El loco Vera

Frans van den Broek

Solía pasar frente a nuestra casa en el pueblo de mi madre, de bajada del cerro o quizá después de uno de aquellos viajes que lo llevaban de Celendín a Balsas, en el río Marañón, y de vuelta, caminando por las montañas y valles interandinos de la rama central de los Andes del Norte del Perú. Es terreno peligroso, de abismos y quebradas y cáctuses y alimañas, pero contaban los otros niños del barrio con los que jugaba que al loco Vera no lo mordían las víboras ni las migalas, y que los pumas y osos se apartaban de su camino al verlo venir.
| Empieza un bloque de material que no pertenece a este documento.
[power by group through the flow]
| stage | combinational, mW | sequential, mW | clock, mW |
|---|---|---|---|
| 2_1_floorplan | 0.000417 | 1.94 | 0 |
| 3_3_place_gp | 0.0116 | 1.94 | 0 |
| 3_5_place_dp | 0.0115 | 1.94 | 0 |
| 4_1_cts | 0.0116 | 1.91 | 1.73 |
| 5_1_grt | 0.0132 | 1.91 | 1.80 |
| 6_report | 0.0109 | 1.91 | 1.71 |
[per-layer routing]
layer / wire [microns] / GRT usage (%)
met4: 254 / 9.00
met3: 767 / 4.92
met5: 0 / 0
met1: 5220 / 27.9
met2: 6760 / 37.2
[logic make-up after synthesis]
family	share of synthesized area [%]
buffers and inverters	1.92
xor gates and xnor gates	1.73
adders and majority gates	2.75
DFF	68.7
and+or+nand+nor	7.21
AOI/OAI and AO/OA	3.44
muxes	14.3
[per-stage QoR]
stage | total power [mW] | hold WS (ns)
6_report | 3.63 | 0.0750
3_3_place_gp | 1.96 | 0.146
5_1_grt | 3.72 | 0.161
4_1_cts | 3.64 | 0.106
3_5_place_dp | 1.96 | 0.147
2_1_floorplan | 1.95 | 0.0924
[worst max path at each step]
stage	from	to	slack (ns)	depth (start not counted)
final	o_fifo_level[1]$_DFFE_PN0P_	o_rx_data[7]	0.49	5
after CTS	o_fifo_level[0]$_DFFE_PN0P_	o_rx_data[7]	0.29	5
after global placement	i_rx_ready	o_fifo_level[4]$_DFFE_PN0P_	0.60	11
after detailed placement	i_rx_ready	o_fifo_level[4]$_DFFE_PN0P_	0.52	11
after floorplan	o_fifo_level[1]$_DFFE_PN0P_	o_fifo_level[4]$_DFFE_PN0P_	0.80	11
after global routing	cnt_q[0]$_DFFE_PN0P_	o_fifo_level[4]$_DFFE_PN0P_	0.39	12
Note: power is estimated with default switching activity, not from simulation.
No faltaron historias, me parece recordar, en los que se afirmaba que podía hablar con los animales e hipnotizarlos, y algunas veces se hacía acompañar por algún perro vagabundo. Pero casi siempre estaba solo, hablando consigo mismo, ocupado en sabe Dios qué pensamientos o recuerdos, y los rapaces del pueblo le teníamos un poco de miedo, aunque dijeran que era inofensivo y amable, y que le gustaba conversar y contar historias si alguien se avenía a buscarle la palabra. Serían su aspecto desaliñado y sucio, vestido con una camisa vieja y un saco de sus años mozos, y su mirada seria y fija lo que nos asustaba. Su edad me es imposible saberla, ya que bien podía tener 50 años como 30, a la manera de muchos mestizos de la zona a los que olvidan las canas y las arrugas, y mueren tal como llegaron a la adultez. De extrema delgadez, enhiesto como un eucalipto y barbado, tenía algo de quijotesco y de místico, y no solo en apariencia, huelga decirlo, aunque su cruzada personal no sería para deshacer entuertos sino para enfrentarse a lo invisible que lo había llevado al enajenamiento, según decían.